BEGIN DATA FOR THIS TASK

===== src/hw/rtl/b64d_pkg.sv =====
// ----------------------------------------------------------------------------
// b64d_pkg
// Types, codes and the alphabet lookup shared by the base64 decoder modules.
// ----------------------------------------------------------------------------
package b64d_pkg;

  // Default number of pending group commands between front and back.
  localparam int unsigned B64D_QUEUE_DEPTH = 4;

  typedef enum logic [1:0] {
    ERR_NONE     = 2'd0,
    ERR_BAD_CHAR = 2'd1,
    ERR_LENGTH   = 2'd2,
    ERR_PADDING  = 2'd3
  } b64d_err_t;

  typedef enum logic [1:0] {
    SYM_ALPHA = 2'd0,
    SYM_PAD   = 2'd1,
    SYM_BAD   = 2'd2
  } b64d_kind_t;

  typedef struct packed {
    b64d_kind_t  kind;
    logic [5:0]  sextet;
  } b64d_sym_t;

  // Input request: one encoded character.
  typedef struct packed {
    logic [7:0] char_code;
    logic       end_of_string;
  } b64d_char_t;

  // Output request: one decoded byte or one error.
  typedef struct packed {
    logic [7:0] data_byte;
    logic       last_byte;
    b64d_err_t  error_code;
  } b64d_byte_t;

  // Work for the back end: up to three bytes, or a single error result.
  typedef struct packed {
    logic [23:0] bits;   // three bytes, first byte in the top
    logic [1:0]  count;  // results to emit, 1..3
    logic        last;   // final result carries last_byte
    b64d_err_t   err;
  } b64d_cmd_t;

  function automatic b64d_sym_t b64d_classify(input logic [7:0] c);
    b64d_sym_t r;
    r.kind   = SYM_BAD;
    r.sextet = '0;
    if (c >= 8'h41 && c <= 8'h5A) begin        // 'A'..'Z' -> 0..25
      r.kind   = SYM_ALPHA;
      r.sextet = 6'(c - 8'h41);
    end else if (c >= 8'h61 && c <= 8'h7A) begin // 'a'..'z' -> 26..51
      r.kind   = SYM_ALPHA;
      r.sextet = 6'(c - 8'h61 + 8'd26);
    end else if (c >= 8'h30 && c <= 8'h39) begin // '0'..'9' -> 52..61
      r.kind   = SYM_ALPHA;
      r.sextet = 6'(c - 8'h30 + 8'd52);
    end else if (c == 8'h2B) begin               // '+'
      r.kind   = SYM_ALPHA;
      r.sextet = 6'd62;
    end else if (c == 8'h2F) begin               // '/'
      r.kind   = SYM_ALPHA;
      r.sextet = 6'd63;
    end else if (c == 8'h3D) begin               // '='
      r.kind   = SYM_PAD;
    end
    return r;
  endfunction

endpackage


===== src/hw/rtl/b64d_front.sv =====
// ----------------------------------------------------------------------------
// b64d_front
// Accepts characters, tracks the group state and issues group commands.
// ----------------------------------------------------------------------------
module b64d_front import b64d_pkg::*; (
  input  logic       clk,
  input  logic       rst,
  input  logic       char_valid,
  output logic       char_stall,
  input  b64d_char_t char_req,
  input  logic       queue_full,
  output logic       push,
  output b64d_cmd_t  cmd
);

  logic [17:0] acc, acc_next;
  logic [1:0]  pos, pos_next;
  logic        pad_seen, pad_seen_next;
  logic        discarding, discarding_next;

  logic        accept;
  b64d_sym_t   sym;
  logic        end_flag;
  logic        do_err, do_bytes;
  b64d_err_t   err_code;
  logic [23:0] full;
  logic [1:0]  count;

  assign char_stall = queue_full;
  assign accept     = char_valid && !queue_full;
  assign sym        = b64d_classify(char_req.char_code);
  assign end_flag   = char_req.end_of_string;

  always_comb begin
    acc_next        = acc;
    pos_next        = pos;
    pad_seen_next   = pad_seen;
    discarding_next = discarding;
    do_err          = 1'b0;
    do_bytes        = 1'b0;
    err_code        = ERR_NONE;
    full            = '0;
    count           = 2'd3;
    push            = 1'b0;
    cmd             = '0;

    if (accept) begin
      if (discarding) begin
        if (end_flag) begin
          discarding_next = 1'b0;
          acc_next        = '0;
          pos_next        = '0;
          pad_seen_next   = 1'b0;
        end
      end else if (sym.kind == SYM_BAD) begin
        do_err   = 1'b1;
        err_code = ERR_BAD_CHAR;
      end else if (end_flag && pos != 2'd3) begin
        do_err   = 1'b1;
        err_code = ERR_LENGTH;
      end else if (sym.kind == SYM_PAD) begin
        if (pos < 2'd2) begin
          do_err   = 1'b1;
          err_code = ERR_PADDING;
        end else if (pos == 2'd2) begin
          // "xx=" may still become "xx==" at the end
          pad_seen_next = 1'b1;
          acc_next      = {acc[11:0], 6'd0};
          pos_next      = 2'd3;
        end else if (!end_flag) begin
          do_err   = 1'b1;
          err_code = ERR_PADDING;
        end else begin
          do_bytes = 1'b1;
          full     = {acc, 6'd0};
          count    = pad_seen ? 2'd1 : 2'd2;
        end
      end else if (pad_seen) begin
        do_err   = 1'b1;
        err_code = ERR_PADDING;
      end else if (pos < 2'd3) begin
        acc_next = {acc[11:0], sym.sextet};
        pos_next = pos + 2'd1;
      end else begin
        do_bytes = 1'b1;
        full     = {acc, sym.sextet};
        count    = 2'd3;
      end
    end

    if (do_err) begin
      push            = 1'b1;
      cmd.bits        = '0;
      cmd.count       = 2'd1;
      cmd.last        = 1'b1;
      cmd.err         = err_code;
      acc_next        = '0;
      pos_next        = '0;
      pad_seen_next   = 1'b0;
      discarding_next = !end_flag;
    end else if (do_bytes) begin
      push          = 1'b1;
      cmd.bits      = full;
      cmd.count     = count;
      cmd.last      = end_flag;
      cmd.err       = ERR_NONE;
      acc_next      = '0;
      pos_next      = '0;
      pad_seen_next = 1'b0;
    end
  end

  always_ff @(posedge clk) begin
    if (rst) begin
      acc        <= '0;
      pos        <= '0;
      pad_seen   <= 1'b0;
      discarding <= 1'b0;
    end else begin
      acc        <= acc_next;
      pos        <= pos_next;
      pad_seen   <= pad_seen_next;
      discarding <= discarding_next;
    end
  end

endmodule


===== src/hw/rtl/b64d_queue.sv =====
// ----------------------------------------------------------------------------
// b64d_queue
// Small FIFO of group commands between the front and back ends.
// ----------------------------------------------------------------------------
module b64d_queue import b64d_pkg::*; #(
  parameter int unsigned Depth = B64D_QUEUE_DEPTH
) (
  input  logic      clk,
  input  logic      rst,
  input  logic      push,
  input  b64d_cmd_t push_cmd,
  input  logic      pop,
  output logic      full,
  output logic      head_valid,
  output b64d_cmd_t head
);

  localparam int unsigned PtrW = (Depth > 1) ? $clog2(Depth) : 1;
  localparam int unsigned CntW = $clog2(Depth + 1);
  localparam logic [PtrW-1:0] LastPtr = PtrW'(Depth - 1);
  localparam logic [CntW-1:0] FullCnt = CntW'(Depth);

  b64d_cmd_t       mem [Depth];
  logic [PtrW-1:0] wr_ptr, rd_ptr;
  logic [CntW-1:0] count;
  logic            do_push, do_pop;

  assign full       = (count == FullCnt);
  assign head_valid = (count != '0);
  assign head       = mem[rd_ptr];
  assign do_push    = push && !full;
  assign do_pop     = pop && head_valid;

  always_ff @(posedge clk) begin
    if (do_push) begin
      mem[wr_ptr] <= push_cmd;
    end
  end

  always_ff @(posedge clk) begin
    if (rst) begin
      wr_ptr <= '0;
      rd_ptr <= '0;
      count  <= '0;
    end else begin
      if (do_push) begin
        wr_ptr <= (wr_ptr == LastPtr) ? '0 : wr_ptr + PtrW'(1);
      end
      if (do_pop) begin
        rd_ptr <= (rd_ptr == LastPtr) ? '0 : rd_ptr + PtrW'(1);
      end
      if (do_push && !do_pop) begin
        count <= count + CntW'(1);
      end else if (do_pop && !do_push) begin
        count <= count - CntW'(1);
      end
    end
  end

endmodule


===== src/hw/rtl/b64d_back.sv =====
// ----------------------------------------------------------------------------
// b64d_back
// Expands group commands into byte results behind an output register.
// ----------------------------------------------------------------------------
module b64d_back import b64d_pkg::*; (
  input  logic       clk,
  input  logic       rst,
  input  logic       head_valid,
  input  b64d_cmd_t  head,
  output logic       pop,
  output logic       byte_valid,
  input  logic       byte_stall,
  output b64d_byte_t byte_req
);

  b64d_cmd_t  cur;
  logic       cur_valid;
  logic [1:0] idx;
  logic       adv, last_of_cur;
  logic [7:0] sel_byte;

  assign adv         = cur_valid && (!byte_valid || !byte_stall);
  assign last_of_cur = (idx == cur.count - 2'd1);
  assign pop         = head_valid && (!cur_valid || (adv && last_of_cur));

  always_comb begin
    unique case (idx)
      2'd0:    sel_byte = cur.bits[23:16];
      2'd1:    sel_byte = cur.bits[15:8];
      default: sel_byte = cur.bits[7:0];
    endcase
  end

  always_ff @(posedge clk) begin
    if (pop) begin
      cur <= head;
    end
    if (adv) begin
      byte_req.data_byte  <= sel_byte;
      byte_req.last_byte  <= cur.last && last_of_cur;
      byte_req.error_code <= cur.err;
    end
  end

  always_ff @(posedge clk) begin
    if (rst) begin
      cur_valid  <= 1'b0;
      idx        <= '0;
      byte_valid <= 1'b0;
    end else begin
      if (pop) begin
        cur_valid <= 1'b1;
        idx       <= '0;
      end else if (adv && last_of_cur) begin
        cur_valid <= 1'b0;
        idx       <= '0;
      end else if (adv) begin
        idx <= idx + 2'd1;
      end

      if (adv) begin
        byte_valid <= 1'b1;
      end else if (!byte_stall) begin
        byte_valid <= 1'b0;
      end
    end
  end

  // An error result is a lone zero byte that closes the string.
  a_err_is_last: assert property (@(posedge clk) disable iff (rst)
    byte_valid && byte_req.error_code != ERR_NONE |->
      byte_req.last_byte && byte_req.data_byte == 8'd0)
    else $error("error result without last mark or with data");

  // A held command always has between one and three results.
  a_cur_count: assert property (@(posedge clk) disable iff (rst)
    cur_valid |-> cur.count != 2'd0 && idx < cur.count)
    else $error("command index out of range");

  // A new command is loaded only once the previous one is fully emitted.
  a_pop_order: assert property (@(posedge clk) disable iff (rst)
    pop && cur_valid |-> adv && last_of_cur)
    else $error("command replaced before finishing");

endmodule


===== src/hw/rtl/base64_stream_decoder.sv =====
// ----------------------------------------------------------------------------
// base64_stream_decoder
// Streaming base64 (standard alphabet) decoder, one character per request.
// ----------------------------------------------------------------------------
// Takes one ASCII character per input request, with end_of_string on the
// final character, and returns decoded bytes one per output request. A
// character is taken every cycle as long as the command queue has room; a
// full group of four gives three bytes, so the output side keeps up at
// full input rate while byte_stall is low. The front end classifies
// characters and assembles the group; the back end plays out each group's
// bytes (up to three, one per cycle unless stalled) through a registered
// output stage. Between them sits a queue of QueueDepth group commands,
// and only that queue filling up holds the input. The last byte of a
// string carries last_byte. Errors (bad character, length not a multiple
// of four, misplaced '=') each give one zero byte with last_byte set and
// the error code, after which input is dropped through the next
// end_of_string. No configuration, no clearing pass after reset.
// ----------------------------------------------------------------------------
module base64_stream_decoder import b64d_pkg::*; #(
  parameter int unsigned QueueDepth = B64D_QUEUE_DEPTH
) (
  input  logic       clk,
  input  logic       rst,
  // character side
  input  logic       char_valid,
  output logic       char_stall,
  input  b64d_char_t char_req,
  // byte side
  output logic       byte_valid,
  input  logic       byte_stall,
  output b64d_byte_t byte_req
);

  logic      push, queue_full, pop, head_valid;
  b64d_cmd_t push_cmd, head;

  // Front: classify and assemble groups
  b64d_front u_front (
    .clk        (clk),
    .rst        (rst),
    .char_valid (char_valid),
    .char_stall (char_stall),
    .char_req   (char_req),
    .queue_full (queue_full),
    .push       (push),
    .cmd        (push_cmd)
  );

  // Decouples front and back so each can stall alone
  b64d_queue #(
    .Depth (QueueDepth)
  ) u_queue (
    .clk        (clk),
    .rst        (rst),
    .push       (push),
    .push_cmd   (push_cmd),
    .pop        (pop),
    .full       (queue_full),
    .head_valid (head_valid),
    .head       (head)
  );

  // Back: one result per cycle into the output register while not stalled
  b64d_back u_back (
    .clk        (clk),
    .rst        (rst),
    .head_valid (head_valid),
    .head       (head),
    .pop        (pop),
    .byte_valid (byte_valid),
    .byte_stall (byte_stall),
    .byte_req   (byte_req)
  );

endmodule

===== config.mk =====
export PLATFORM = sky130hd
export DESIGN_NAME = base64_stream_decoder
export DESIGN_NICKNAME = d
export VERILOG_FILES = /design/src/hw/rtl/b64d_pkg.sv /design/src/hw/rtl/b64d_front.sv /design/src/hw/rtl/b64d_queue.sv /design/src/hw/rtl/b64d_back.sv /design/src/hw/rtl/base64_stream_decoder.sv
export SDC_FILE = /design/constraint.sdc
export NUM_CORES = 1
export LEC_CHECK = 0
export BUFFER_PORTS_ARGS = -buffer_cell sky130_fd_sc_hd__buf_2
export CAP_MARGIN = 20
export CORE_MARGIN = 10
export CORE_UTILIZATION = 30
export CTS_BUF_LIST = sky130_fd_sc_hd__clkbuf_8
export DETAILED_ROUTE_END_ITERATION = 6
export GPL_TIMING_DRIVEN = 0
export PLACE_DENSITY = 0.42
export SLEW_MARGIN = 20
export SYNTH_ARGS = -nofsm -noshare
export SYNTH_HDL_FRONTEND = slang
export SYNTH_SLANG_ARGS = --single-unit
export TNS_END_PERCENT = 1

===== constraint.sdc =====
create_clock -name clk -period 2.9 [get_ports clk]
set_clock_uncertainty 0.05 [all_clocks]
set_input_delay 0.435 -clock clk [delete_from_list [all_inputs] [get_ports clk]]
set_output_delay 0.435 -clock clk [all_outputs]
set_load 0.01 [all_outputs]

==> flow_metrics.py, run 1 <==
metrics = {
    "sta": {
        "timing.fmax_mhz": 355,
        "finalCritPeriodShare": 0.970,
        "rsz0062_at_grt": "true",
        "setup-violations-final": 0,
        "max_slew.worst_pin.slew_ps": 930,
        "timing_hold_violations_final": 0,
        "layout_min_cycle_time_ps": 2810,
        "timing.final.max_slew_violations": 0,
        "setup_slack_of_the_critical_path_after_layout_ps": 86.9,
        "fin_hold_ws_ps": 234,
        "max_slew_headroom_at_the_worst_pin": 0.380,
    },
    "worst_setup_path": {
        "critical_path.slowest_cell": "sky130_fd_sc_hd__fa_2",
        "worst_r2r_path_depth": 10,
        "critPathKind": "primary input to flop",
        "cpPeakStageDelay_ps": 330,
        "arrival_ps": 3140,
        "end_kind": "flop",
        "critical_path.n_buffers_inverters": 5,
        "critPathLaunch": "char_req[3]",
        "critical_path_peak_fanout": 7,
        "crit_path_start_kind": "primary input",
        "cp.required_ps": 3220,
        "worst_setup_path_endpoint": "u_queue.count[2]",
        "timing.critical_path.cells": "clkbuf_4 > clkinvlp_4 > ha_4 > a21oi_1 > a41oi_2 > a221oi_2 > buf_4 > nor3_4 > o31a_1 > buf_6 > ha_4 > inv_1 > fa_2 > xor2_1 > or3_1 > a21oi_1",
        "critical_path_cell_count": 16,
        "crit_family": "compound AO/OA/AOI/OAI gates",
        "startpoint_of_the_worst_slack_reg_to_reg_timing_path": "u_front.pos[1]",
        "reg2reg_slack_ps": 240,
        "rr_endpoint": "u_queue.count[2]",
    },
    "floorplan": {
        "core_area_sq_mm": 0.0261,
        "std_cell_rows": 59,
        "die_height_um": 183,
        "initial_utilization": 0.306,
        "boundaryPins": 26,
        "fp.dieArea_sq_mm": 0.0335,
        "fp.dieW_um": 183,
    },
    "clock_network": {
        "max-clock-path-buffers": 2,
        "cts.reportedPaths.clkPinSlew_ps": 90,
        "worst_skew_pair.late_latency_ps": 440,
        "h-tree-depth": 4,
        "cts_tree": "built",
        "numCtsBuffers": 17,
        "clock_sinks": 189,
        "hold_buf_cts": 0,
        "clock_root_cell": "sky130_fd_sc_hd__clkbuf_8",
    },
    "cells_and_area": {
        "antenna-diode-count": 0,
        "layout.nets": 602,
        "design_area_sq_mm": 0.00915,
        "syn2layout_area_growth_pct": 14.9,
        "final_non_filler_cell_total": 916,
        "share_of_layout_cells_above_drive_strength_1": 0.255,
        "final_core_util": 0.351,
        "fill_cells": 2499,
    },
    "detailed_routing": {
        "dr.first_iter.drc_count": 263,
        "detail_route.vias_per_cell": 4.67,
        "avgRoutedWirePerCell_um": 18.8,
        "routed_wirelength_mm": 17.3,
        "via_count": 4276,
        "detail_route.first_pass.iterations": 4,
        "drc": 0,
        "drtAntennaViolNets": 0,
    },
    "worst_hold_path": {
        "hold_class": "primary input to flop",
        "worstHoldPathCells": 3,
    },
    "logic_synthesis": {
        "seq_area_frac_synth": 0.671,
        "postSynthNetCount": 546,
        "yosys_warnings": 0,
        "yosys_most_used_dff": "sky130_fd_sc_hd__edfxtp_1",
        "post_synth_inst_count": 513,
        "postSynth.asyncResetShare": 0,
        "synth_enable_flop_cells": 156,
        "mapped_area_sq_mm": 0.00796,
        "syn-mean-instance-area_sq_um": 15.5,
        "synth-seq-cells": 189,
        "number_of_library_cell_types_mapped_by_synthesis": 55,
    },
    "global_route": {
        "grt_pass1_wl_mm": 27.1,
        "vias_in_the_first_global_route": 4623,
        "globalRouteTotalUtil": 0.106,
        "globalRouteOverflowTotal": 0,
        "grt_antenna_before_repair": 0,
        "maximum_number_of_pins_on_one_net_before_global_route_repair": 30,
    },
    "power": {
        "sequentialPowerShare": 0.521,
        "p_sw_frac": 0.294,
        "pwr-share-comb": 0.243,
        "total_switching_power_w": 0.00210,
        "p_leak_nw": 3.06,
        "pwr-share-clk": 0.236,
        "cell_internal_pwr_w": 0.00506,
        "cellPowerDensity_mw_per_mm2": 783,
        "vdd_ir_drop_max_uv": 321,
    },
    "placement": {
        "placement.cell_area_sq_mm": 0.00861,
        "gpl.final_weighted_congestion": 0.769,
        "dpl.cell_count": 874,
        "dpl.hpwl_mm": 11.9,
        "pre_cts_ws_ps": -769,
        "numPortBuffers": 23,
    },
    "job": {
        "max-cap-violations": 0,
    },
    "status": {
        "run_status": "complete, no violations",
    },
}
[how the worst min path moves through the flow]
stage	from	end	slack [ps]
6_report	byte_stall	u_back.byte_valid	230
5_1_grt	byte_stall	u_back.byte_valid	220
4_1_cts	byte_stall	u_back.byte_valid	200
3_5_place_dp	u_back.cur[0]	u_back.byte_req[0]	360
3_3_place_gp	u_back.cur[0]	u_back.byte_req[0]	350
2_1_floorplan	u_back.cur[0]	u_back.byte_req[0]	350
[power groups by stage]
| stage | clock network (W) | logic (W) | registers [W] |
|---|---|---|---|
| 2_1_floorplan | 0 | 0.00116 | 0.00377 |
| 3_3_place_gp | 0 | 0.00172 | 0.00381 |
| 3_5_place_dp | 0 | 0.00178 | 0.00381 |
| 4_1_cts | 0.00175 | 0.00179 | 0.00375 |
| 5_1_grt | 0.00187 | 0.00196 | 0.00378 |
| 6_report | 0.00169 | 0.00174 | 0.00373 |
[synth_stat cells (4+ instances only)]
cell type,n,area [sq um]
sky130_fd_sc_hd__nor2_1,35,131
sky130_fd_sc_hd__dfxtp_1,33,661
sky130_fd_sc_hd__nand3_1,4,20.0
sky130_fd_sc_hd__mux2i_1,25,250
sky130_fd_sc_hd__buf_4,4,30.0
sky130_fd_sc_hd__a221oi_1,4,35.0
sky130_fd_sc_hd__buf_1,4,15.0
sky130_fd_sc_hd__edfxtp_1,156,4680
sky130_fd_sc_hd__mux4_2,29,653
sky130_fd_sc_hd__a21oi_1,15,75.1
sky130_fd_sc_hd__xnor2_1,5,43.8
sky130_fd_sc_hd__clkbuf_1,11,41.3
sky130_fd_sc_hd__o21ai_0,4,20.0
sky130_fd_sc_hd__inv_1,15,56.3
sky130_fd_sc_hd__and2_1,26,163
sky130_fd_sc_hd__buf_6,4,45.0
sky130_fd_sc_hd__nor2_2,10,62.6
sky130_fd_sc_hd__nand2_1,24,90.1
sky130_fd_sc_hd__nor2b_1,17,106
sky130_fd_sc_hd__nand2b_1,8,50.1
sky130_fd_sc_hd__a22oi_1,10,75.1
sky130_fd_sc_hd__ha_1,19,238
[state kept, by name (all words and copies together) (netlist names)]
| name | cells |
|---|---|
| u_front.pad_seen | 1 |
| u_back.byte_req | 11 |
| u_back.idx | 2 |
| u_back.byte_valid | 1 |
| u_queue.rd_ptr | 2 |
| u_queue.wr_ptr | 2 |
| u_back.cur | 29 |
| u_front.pos | 2 |
| u_queue.mem | 116 |
| u_front.acc | 18 |
| u_front.discarding | 1 |
| u_back.cur_valid | 1 |
| u_queue.count | 3 |
[per-stage QoR]
step	TNS, ps	total power [W]
floorplan	-1330	0.00493
global placement	-201670	0.00552
detailed placement	-81830	0.00559
CTS	-70.8	0.00728
global route	0	0.00761
finish	0	0.00717
[worst register-to-register path, delay by kind of cell, from the launching register on]
kind / cells / cell delay (ps)
flops: 1 / 390
xor+xnor: 1 / 180
buf+inv: 2 / 170
fa+ha+maj: 3 / 700
compound gates: 2 / 340
simple gates: 2 / 780
[cell families (layout without fill, tap and decap cells)]
family          count (synthesis)  count (layout)  synth area share
flops                         189             189             0.671
simple gates                  144             144            0.0978
compound gates                 56              56            0.0509
buf+inv                        43             111            0.0264
fa+ha+maj                      20              20            0.0324
xor+xnor                        7               7           0.00770
mux                            54              54             0.113
[layout by cell type, fill, tap and decap left out, types with 16 or more instances in the layout]
cell type	n
sky130_fd_sc_hd__buf_4	17
sky130_fd_sc_hd__dfxtp_1	33
sky130_fd_sc_hd__mux2i_1	25
sky130_fd_sc_hd__and2_1	22
sky130_fd_sc_hd__nor2b_1	16
sky130_fd_sc_hd__nor2_1	33
sky130_fd_sc_hd__ha_1	16
sky130_fd_sc_hd__clkbuf_8	17
sky130_fd_sc_hd__mux4_2	29
sky130_fd_sc_hd__edfxtp_1	156
sky130_fd_sc_hd__buf_2	23
sky130_fd_sc_hd__nand2_1	23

END DATA FOR THIS TASK

#### [ABOUT THIS TASK]
Of all the entries above, retype exactly the lines from the line with "sel_byte = cur.bits[15:8];" to the line with "end else if (!byte_stall) begin", both included, and no others.

#### [ANSWER BOX]
      2'd1:    sel_byte = cur.bits[15:8];
      default: sel_byte = cur.bits[7:0];
    endcase
  end

  always_ff @(posedge clk) begin
    if (pop) begin
      cur <= head;
    end
    if (adv) begin
      byte_req.data_byte  <= sel_byte;
      byte_req.last_byte  <= cur.last && last_of_cur;
      byte_req.error_code <= cur.err;
    end
  end

  always_ff @(posedge clk) begin
    if (rst) begin
      cur_valid  <= 1'b0;
      idx        <= '0;
      byte_valid <= 1'b0;
    end else begin
      if (pop) begin
        cur_valid <= 1'b1;
        idx       <= '0;
      end else if (adv && last_of_cur) begin
        cur_valid <= 1'b0;
        idx       <= '0;
      end else if (adv) begin
        idx <= idx + 2'd1;
      end

      if (adv) begin
        byte_valid <= 1'b1;
      end else if (!byte_stall) begin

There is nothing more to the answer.